> _TASK PROMPT_: Below are some records; quote exactly the lines from the one that contains "inverter,73,274,3.69" through the one that contains "Synthesized cell count", inclusive, and no others.

[Records excerpted from a collection]
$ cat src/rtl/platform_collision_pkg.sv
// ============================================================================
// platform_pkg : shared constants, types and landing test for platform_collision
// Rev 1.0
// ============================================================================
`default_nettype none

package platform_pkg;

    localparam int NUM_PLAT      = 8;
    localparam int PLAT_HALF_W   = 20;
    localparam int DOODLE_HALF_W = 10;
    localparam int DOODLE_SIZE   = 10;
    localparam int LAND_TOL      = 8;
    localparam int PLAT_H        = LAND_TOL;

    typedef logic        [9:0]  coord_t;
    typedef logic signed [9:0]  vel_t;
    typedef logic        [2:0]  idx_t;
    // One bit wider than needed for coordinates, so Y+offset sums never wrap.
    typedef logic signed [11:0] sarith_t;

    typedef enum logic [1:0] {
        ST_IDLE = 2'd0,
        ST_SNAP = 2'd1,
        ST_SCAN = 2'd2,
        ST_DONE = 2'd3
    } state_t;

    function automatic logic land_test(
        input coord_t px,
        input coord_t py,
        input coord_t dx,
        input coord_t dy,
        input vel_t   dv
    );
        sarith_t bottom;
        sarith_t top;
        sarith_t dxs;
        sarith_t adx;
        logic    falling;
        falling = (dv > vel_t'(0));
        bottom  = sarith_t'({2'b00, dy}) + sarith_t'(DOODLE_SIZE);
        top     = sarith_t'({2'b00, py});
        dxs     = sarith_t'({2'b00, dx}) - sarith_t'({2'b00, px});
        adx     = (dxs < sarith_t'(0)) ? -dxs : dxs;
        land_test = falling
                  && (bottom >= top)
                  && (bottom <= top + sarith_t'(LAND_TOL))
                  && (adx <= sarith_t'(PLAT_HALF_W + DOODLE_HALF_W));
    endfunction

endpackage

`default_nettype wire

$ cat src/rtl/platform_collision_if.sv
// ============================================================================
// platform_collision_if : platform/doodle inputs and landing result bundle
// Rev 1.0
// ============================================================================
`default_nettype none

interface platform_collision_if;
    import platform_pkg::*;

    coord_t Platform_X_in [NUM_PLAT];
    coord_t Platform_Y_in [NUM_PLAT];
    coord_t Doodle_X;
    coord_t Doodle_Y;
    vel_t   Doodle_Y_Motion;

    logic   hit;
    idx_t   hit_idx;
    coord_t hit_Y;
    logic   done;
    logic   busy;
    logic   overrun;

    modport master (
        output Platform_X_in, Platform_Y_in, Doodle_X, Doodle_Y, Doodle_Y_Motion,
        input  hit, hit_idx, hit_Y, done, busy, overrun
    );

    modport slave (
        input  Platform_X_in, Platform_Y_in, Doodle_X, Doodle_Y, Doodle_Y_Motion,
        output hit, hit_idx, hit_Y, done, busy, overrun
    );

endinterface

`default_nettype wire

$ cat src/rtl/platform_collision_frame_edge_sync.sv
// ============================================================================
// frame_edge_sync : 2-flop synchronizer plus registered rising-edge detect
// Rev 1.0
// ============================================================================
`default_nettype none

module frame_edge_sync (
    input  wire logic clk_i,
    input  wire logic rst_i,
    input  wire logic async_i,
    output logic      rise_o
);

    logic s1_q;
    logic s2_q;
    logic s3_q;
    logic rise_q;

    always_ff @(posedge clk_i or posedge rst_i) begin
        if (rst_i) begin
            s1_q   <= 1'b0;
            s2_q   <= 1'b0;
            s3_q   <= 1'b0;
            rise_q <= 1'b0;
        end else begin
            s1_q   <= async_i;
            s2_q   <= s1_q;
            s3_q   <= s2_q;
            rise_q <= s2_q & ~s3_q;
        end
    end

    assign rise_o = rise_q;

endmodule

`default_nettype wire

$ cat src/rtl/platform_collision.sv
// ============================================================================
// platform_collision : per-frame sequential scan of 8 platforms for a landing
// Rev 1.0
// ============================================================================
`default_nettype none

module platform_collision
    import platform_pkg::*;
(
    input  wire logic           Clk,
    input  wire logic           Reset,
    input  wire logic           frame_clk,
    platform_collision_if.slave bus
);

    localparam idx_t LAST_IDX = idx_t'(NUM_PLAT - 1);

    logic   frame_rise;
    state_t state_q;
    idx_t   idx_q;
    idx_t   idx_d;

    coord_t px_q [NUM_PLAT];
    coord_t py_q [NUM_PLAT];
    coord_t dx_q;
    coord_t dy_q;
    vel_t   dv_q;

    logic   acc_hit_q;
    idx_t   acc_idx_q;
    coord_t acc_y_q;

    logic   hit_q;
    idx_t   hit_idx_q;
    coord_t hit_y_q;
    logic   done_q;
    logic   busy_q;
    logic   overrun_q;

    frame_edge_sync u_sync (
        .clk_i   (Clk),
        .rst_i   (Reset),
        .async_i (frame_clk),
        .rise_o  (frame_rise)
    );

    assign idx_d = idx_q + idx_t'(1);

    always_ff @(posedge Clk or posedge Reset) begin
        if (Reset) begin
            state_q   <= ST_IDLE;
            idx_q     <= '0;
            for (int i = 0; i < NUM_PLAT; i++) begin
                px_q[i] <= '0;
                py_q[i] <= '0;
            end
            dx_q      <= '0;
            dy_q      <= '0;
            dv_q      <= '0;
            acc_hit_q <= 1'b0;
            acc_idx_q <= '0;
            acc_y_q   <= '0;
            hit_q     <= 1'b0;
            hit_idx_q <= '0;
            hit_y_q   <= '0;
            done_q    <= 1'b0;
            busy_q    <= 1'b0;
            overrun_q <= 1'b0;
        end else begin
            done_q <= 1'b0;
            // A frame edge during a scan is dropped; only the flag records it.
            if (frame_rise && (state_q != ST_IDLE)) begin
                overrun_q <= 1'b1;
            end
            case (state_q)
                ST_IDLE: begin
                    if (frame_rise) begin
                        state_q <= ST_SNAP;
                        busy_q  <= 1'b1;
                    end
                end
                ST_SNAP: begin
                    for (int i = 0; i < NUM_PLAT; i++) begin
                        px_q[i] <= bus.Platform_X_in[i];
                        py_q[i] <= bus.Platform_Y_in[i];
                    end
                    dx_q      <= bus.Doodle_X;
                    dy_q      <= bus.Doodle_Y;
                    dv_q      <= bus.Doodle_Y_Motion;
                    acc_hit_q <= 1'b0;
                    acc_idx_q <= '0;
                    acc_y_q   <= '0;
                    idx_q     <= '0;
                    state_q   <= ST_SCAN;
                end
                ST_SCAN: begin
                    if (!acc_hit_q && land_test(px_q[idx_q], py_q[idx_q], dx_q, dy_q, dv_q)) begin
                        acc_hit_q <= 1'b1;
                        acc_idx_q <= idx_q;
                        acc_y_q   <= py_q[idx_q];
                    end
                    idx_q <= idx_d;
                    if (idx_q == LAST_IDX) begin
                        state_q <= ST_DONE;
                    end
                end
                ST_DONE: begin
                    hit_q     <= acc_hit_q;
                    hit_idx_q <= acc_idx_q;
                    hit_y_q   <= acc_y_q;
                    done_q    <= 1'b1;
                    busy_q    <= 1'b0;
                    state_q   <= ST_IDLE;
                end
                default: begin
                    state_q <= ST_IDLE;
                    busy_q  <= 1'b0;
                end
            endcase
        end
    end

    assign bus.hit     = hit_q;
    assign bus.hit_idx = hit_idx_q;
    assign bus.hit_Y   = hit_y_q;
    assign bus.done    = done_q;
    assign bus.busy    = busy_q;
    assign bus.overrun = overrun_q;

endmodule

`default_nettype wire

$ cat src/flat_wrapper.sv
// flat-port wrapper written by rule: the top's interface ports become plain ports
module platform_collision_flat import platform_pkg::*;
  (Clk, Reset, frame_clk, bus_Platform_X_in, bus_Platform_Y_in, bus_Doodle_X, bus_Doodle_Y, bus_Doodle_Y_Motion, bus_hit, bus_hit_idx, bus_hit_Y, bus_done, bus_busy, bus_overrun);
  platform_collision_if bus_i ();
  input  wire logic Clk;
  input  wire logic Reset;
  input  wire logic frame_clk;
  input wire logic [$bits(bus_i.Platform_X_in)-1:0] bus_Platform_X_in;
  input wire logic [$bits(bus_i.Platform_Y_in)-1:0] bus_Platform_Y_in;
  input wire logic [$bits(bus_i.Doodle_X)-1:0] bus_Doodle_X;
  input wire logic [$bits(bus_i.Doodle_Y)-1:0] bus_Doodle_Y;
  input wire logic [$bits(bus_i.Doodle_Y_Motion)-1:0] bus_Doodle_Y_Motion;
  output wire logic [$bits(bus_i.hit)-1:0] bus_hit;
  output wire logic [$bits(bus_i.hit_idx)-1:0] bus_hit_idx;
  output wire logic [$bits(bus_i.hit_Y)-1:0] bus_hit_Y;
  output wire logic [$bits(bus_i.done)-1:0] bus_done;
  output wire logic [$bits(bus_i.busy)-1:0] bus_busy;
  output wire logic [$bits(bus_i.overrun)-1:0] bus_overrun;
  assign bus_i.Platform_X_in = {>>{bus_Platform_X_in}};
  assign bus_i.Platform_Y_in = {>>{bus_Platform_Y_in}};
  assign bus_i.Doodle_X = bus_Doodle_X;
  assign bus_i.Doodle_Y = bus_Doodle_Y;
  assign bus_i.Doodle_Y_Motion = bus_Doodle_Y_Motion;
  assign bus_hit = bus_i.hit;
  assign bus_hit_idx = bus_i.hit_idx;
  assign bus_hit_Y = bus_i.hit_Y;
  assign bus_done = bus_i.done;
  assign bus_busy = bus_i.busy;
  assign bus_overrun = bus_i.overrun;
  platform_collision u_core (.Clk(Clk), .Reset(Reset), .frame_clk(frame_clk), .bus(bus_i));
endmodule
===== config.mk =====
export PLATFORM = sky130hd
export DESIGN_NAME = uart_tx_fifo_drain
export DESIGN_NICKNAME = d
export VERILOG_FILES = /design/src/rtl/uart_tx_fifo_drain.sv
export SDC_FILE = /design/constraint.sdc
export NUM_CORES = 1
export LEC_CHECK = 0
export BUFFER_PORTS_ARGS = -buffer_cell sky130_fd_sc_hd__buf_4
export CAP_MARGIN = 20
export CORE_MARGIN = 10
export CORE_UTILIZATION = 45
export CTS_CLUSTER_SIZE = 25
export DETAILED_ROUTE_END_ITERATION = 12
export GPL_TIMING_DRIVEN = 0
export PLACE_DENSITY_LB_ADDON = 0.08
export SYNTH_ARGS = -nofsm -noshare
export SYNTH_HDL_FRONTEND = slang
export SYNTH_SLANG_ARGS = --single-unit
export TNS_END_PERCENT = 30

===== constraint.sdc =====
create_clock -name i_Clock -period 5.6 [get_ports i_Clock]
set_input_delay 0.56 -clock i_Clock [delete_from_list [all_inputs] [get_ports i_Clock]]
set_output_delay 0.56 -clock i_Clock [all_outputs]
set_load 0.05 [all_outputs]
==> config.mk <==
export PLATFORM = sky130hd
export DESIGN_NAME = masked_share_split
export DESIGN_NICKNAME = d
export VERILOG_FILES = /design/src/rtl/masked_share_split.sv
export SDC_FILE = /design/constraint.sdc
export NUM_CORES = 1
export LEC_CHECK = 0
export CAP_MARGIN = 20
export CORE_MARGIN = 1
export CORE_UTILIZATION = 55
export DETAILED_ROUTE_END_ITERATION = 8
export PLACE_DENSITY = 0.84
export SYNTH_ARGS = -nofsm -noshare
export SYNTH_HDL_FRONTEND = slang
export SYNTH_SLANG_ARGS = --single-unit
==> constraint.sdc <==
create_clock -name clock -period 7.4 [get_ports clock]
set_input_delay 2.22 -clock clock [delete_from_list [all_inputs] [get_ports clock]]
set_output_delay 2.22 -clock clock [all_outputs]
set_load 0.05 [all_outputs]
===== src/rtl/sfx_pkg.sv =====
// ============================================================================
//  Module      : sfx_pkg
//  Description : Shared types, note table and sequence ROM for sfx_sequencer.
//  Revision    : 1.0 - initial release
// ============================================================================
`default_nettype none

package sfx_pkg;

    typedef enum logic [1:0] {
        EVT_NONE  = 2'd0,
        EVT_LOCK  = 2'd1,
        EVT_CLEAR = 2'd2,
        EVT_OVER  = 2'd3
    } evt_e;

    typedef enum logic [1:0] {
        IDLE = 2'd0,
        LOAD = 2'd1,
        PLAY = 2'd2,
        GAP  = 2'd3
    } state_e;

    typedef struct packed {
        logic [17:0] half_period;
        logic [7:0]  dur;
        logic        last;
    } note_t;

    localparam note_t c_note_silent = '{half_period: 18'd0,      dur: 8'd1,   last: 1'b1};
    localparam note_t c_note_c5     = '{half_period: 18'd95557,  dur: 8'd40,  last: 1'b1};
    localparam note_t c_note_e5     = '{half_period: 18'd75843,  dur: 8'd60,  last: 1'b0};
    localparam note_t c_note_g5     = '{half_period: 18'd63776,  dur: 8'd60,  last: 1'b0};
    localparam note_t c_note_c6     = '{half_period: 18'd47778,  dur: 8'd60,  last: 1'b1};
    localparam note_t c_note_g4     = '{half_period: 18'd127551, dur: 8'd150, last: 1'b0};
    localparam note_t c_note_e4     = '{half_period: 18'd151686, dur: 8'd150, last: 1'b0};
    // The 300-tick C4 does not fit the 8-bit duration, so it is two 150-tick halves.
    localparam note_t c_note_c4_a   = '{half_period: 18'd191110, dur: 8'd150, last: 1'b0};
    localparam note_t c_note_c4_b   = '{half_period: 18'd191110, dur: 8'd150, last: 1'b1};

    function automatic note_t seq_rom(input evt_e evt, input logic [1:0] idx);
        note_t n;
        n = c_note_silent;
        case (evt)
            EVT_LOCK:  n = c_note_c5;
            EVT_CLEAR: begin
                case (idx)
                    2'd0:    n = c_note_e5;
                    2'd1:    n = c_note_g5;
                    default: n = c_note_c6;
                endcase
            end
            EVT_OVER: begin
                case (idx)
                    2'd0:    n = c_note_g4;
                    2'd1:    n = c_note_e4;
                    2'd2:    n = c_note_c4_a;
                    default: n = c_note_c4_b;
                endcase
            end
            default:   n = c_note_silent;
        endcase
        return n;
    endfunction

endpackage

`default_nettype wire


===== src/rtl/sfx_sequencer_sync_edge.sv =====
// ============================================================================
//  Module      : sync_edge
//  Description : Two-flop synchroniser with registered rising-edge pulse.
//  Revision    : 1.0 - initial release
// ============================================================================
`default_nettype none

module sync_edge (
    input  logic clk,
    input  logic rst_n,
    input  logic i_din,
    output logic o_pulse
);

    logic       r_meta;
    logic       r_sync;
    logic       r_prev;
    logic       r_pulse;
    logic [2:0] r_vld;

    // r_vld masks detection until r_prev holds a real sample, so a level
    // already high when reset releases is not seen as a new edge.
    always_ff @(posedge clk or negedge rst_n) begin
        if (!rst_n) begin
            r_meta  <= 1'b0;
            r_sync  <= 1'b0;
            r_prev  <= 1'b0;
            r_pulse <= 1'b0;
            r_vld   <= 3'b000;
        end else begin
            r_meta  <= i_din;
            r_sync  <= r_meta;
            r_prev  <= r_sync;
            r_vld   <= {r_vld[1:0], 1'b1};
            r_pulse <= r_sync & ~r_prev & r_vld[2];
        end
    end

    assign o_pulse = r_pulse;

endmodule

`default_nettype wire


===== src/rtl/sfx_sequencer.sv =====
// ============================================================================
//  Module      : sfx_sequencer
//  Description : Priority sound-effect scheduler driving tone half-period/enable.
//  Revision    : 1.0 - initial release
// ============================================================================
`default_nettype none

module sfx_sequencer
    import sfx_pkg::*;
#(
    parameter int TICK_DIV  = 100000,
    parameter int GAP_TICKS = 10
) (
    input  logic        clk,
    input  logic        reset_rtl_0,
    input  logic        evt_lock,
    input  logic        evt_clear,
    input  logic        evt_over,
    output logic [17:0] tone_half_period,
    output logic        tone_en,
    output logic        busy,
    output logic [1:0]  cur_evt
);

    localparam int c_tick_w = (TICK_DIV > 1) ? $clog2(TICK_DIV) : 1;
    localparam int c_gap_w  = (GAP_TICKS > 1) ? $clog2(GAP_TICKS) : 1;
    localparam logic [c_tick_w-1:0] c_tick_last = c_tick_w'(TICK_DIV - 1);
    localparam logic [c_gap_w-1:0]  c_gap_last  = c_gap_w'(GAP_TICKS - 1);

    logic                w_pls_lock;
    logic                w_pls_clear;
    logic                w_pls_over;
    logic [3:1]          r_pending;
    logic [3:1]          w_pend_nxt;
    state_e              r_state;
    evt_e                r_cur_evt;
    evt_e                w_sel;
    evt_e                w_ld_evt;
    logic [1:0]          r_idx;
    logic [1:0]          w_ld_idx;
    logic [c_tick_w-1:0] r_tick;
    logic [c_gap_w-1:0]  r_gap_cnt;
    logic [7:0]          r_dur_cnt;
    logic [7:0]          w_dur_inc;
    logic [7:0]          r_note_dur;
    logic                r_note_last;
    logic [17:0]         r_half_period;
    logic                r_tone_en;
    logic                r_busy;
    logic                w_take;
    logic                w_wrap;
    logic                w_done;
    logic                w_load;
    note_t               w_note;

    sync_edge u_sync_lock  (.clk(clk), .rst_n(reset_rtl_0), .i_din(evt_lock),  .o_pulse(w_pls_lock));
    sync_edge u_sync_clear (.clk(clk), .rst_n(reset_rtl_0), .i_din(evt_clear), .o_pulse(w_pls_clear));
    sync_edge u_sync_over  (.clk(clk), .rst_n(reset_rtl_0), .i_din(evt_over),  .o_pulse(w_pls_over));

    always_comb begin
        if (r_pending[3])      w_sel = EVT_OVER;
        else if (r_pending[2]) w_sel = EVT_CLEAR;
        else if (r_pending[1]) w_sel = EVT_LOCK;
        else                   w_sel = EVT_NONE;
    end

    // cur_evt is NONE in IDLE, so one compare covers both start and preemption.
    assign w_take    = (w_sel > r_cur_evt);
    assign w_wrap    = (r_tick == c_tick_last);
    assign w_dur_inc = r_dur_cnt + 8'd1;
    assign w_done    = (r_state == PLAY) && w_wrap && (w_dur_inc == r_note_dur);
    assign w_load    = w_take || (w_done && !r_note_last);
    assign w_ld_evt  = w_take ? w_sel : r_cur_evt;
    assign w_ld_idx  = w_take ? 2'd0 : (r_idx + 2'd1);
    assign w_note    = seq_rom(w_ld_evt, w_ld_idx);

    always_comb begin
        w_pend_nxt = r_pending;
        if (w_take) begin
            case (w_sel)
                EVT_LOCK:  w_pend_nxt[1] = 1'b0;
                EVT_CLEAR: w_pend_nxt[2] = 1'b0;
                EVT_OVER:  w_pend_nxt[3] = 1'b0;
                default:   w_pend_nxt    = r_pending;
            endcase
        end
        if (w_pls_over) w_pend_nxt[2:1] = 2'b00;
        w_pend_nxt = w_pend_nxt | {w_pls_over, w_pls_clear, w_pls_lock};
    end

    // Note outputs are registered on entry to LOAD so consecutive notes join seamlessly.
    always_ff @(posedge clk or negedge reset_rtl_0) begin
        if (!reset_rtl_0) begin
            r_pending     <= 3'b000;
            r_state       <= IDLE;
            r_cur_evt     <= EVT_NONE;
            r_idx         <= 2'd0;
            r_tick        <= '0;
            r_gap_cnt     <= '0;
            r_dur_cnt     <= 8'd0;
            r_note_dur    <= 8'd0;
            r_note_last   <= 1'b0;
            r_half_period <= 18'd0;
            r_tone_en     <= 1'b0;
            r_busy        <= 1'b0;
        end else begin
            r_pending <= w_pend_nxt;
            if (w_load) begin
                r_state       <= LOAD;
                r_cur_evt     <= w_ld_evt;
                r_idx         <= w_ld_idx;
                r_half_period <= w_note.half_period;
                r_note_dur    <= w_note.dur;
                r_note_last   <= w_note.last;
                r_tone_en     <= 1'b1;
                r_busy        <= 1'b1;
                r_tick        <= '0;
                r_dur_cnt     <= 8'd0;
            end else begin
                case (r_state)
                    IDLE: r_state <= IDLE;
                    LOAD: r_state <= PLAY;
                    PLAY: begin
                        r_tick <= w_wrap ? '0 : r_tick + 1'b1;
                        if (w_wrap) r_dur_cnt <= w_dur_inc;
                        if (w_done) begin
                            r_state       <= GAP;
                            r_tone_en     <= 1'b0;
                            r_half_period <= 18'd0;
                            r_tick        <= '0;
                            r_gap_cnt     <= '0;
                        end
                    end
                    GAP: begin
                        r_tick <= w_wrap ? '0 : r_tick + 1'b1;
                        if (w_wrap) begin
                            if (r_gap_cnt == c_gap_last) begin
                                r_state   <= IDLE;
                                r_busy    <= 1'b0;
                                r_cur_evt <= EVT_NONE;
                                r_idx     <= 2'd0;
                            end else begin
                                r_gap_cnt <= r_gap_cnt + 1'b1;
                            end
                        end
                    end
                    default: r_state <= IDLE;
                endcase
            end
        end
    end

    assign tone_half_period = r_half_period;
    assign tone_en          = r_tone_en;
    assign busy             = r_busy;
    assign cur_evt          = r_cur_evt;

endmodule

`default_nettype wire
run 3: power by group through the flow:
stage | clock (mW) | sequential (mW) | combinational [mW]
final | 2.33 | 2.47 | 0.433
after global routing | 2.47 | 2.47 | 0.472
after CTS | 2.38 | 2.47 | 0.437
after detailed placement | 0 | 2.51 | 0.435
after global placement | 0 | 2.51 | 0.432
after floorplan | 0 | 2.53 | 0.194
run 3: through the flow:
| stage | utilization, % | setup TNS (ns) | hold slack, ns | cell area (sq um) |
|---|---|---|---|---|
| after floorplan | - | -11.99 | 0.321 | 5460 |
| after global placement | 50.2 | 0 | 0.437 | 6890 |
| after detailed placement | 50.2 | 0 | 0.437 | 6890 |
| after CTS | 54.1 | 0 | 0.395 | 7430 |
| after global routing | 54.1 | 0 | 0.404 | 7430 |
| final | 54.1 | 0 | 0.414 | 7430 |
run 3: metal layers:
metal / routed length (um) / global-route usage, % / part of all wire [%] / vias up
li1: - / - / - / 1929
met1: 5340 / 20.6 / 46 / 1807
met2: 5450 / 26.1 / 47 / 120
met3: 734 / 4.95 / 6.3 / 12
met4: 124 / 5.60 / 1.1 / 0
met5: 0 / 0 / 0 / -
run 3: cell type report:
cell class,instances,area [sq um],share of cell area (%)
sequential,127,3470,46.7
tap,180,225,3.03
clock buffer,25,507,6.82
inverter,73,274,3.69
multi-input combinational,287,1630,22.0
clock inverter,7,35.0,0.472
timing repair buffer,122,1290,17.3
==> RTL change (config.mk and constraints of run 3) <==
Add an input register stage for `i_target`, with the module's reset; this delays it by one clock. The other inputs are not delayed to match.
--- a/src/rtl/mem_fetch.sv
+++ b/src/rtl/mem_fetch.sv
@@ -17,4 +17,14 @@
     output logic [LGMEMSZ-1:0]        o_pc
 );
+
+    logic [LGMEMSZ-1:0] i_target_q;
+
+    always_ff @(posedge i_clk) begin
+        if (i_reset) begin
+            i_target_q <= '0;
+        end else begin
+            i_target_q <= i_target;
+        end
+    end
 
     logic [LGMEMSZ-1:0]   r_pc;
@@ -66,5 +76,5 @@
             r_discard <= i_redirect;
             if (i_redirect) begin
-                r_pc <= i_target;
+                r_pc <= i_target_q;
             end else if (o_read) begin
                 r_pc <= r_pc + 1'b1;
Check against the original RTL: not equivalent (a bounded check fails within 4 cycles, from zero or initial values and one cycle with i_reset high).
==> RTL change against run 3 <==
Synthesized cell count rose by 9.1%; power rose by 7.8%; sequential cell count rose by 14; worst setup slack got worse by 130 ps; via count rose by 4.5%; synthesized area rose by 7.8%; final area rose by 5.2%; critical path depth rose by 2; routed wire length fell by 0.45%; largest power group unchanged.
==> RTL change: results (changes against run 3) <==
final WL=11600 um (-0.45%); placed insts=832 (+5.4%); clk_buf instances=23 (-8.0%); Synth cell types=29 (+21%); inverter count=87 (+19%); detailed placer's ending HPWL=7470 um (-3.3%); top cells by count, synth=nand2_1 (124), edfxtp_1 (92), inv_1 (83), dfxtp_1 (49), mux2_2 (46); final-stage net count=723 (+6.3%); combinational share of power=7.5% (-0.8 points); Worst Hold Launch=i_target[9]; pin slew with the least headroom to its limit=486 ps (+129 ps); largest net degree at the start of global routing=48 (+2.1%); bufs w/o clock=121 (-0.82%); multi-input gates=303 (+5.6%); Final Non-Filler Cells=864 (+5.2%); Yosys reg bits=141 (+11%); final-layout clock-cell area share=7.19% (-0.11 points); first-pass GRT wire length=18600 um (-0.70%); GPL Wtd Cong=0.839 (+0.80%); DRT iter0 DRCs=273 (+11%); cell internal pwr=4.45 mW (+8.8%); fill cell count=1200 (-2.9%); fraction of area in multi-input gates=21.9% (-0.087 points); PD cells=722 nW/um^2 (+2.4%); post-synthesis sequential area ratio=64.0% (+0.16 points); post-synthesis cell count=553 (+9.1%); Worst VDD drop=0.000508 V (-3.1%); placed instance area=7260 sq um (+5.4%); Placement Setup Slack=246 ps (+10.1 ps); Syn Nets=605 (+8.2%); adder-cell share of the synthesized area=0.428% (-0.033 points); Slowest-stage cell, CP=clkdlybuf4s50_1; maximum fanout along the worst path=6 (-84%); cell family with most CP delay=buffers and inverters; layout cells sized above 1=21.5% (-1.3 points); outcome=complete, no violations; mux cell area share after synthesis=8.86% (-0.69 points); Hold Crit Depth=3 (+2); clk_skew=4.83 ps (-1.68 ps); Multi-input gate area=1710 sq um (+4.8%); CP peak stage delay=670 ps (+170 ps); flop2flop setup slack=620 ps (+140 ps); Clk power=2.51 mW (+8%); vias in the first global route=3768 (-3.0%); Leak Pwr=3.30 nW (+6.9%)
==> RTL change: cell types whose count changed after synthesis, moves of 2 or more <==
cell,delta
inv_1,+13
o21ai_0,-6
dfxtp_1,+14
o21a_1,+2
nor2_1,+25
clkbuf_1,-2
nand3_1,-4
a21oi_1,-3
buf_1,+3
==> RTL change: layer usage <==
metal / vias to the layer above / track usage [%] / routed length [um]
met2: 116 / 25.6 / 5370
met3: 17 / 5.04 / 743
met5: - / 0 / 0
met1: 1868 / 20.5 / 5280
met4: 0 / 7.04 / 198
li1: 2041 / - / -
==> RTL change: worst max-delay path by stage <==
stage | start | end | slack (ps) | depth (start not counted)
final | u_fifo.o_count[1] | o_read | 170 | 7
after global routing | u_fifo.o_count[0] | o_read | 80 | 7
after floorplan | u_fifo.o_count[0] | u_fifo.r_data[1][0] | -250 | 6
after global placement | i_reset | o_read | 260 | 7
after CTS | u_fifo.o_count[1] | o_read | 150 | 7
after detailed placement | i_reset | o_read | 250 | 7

> _COMPLETED TASK_:
inverter,73,274,3.69
multi-input combinational,287,1630,22.0
clock inverter,7,35.0,0.472
timing repair buffer,122,1290,17.3
==> RTL change (config.mk and constraints of run 3) <==
Add an input register stage for `i_target`, with the module's reset; this delays it by one clock. The other inputs are not delayed to match.
--- a/src/rtl/mem_fetch.sv
+++ b/src/rtl/mem_fetch.sv
@@ -17,4 +17,14 @@
     output logic [LGMEMSZ-1:0]        o_pc
 );
+
+    logic [LGMEMSZ-1:0] i_target_q;
+
+    always_ff @(posedge i_clk) begin
+        if (i_reset) begin
+            i_target_q <= '0;
+        end else begin
+            i_target_q <= i_target;
+        end
+    end
 
     logic [LGMEMSZ-1:0]   r_pc;
@@ -66,5 +76,5 @@
             r_discard <= i_redirect;
             if (i_redirect) begin
-                r_pc <= i_target;
+                r_pc <= i_target_q;
             end else if (o_read) begin
                 r_pc <= r_pc + 1'b1;
Check against the original RTL: not equivalent (a bounded check fails within 4 cycles, from zero or initial values and one cycle with i_reset high).
==> RTL change against run 3 <==
Synthesized cell count rose by 9.1%; power rose by 7.8%; sequential cell count rose by 14; worst setup slack got worse by 130 ps; via count rose by 4.5%; synthesized area rose by 7.8%; final area rose by 5.2%; critical path depth rose by 2; routed wire length fell by 0.45%; largest power group unchanged.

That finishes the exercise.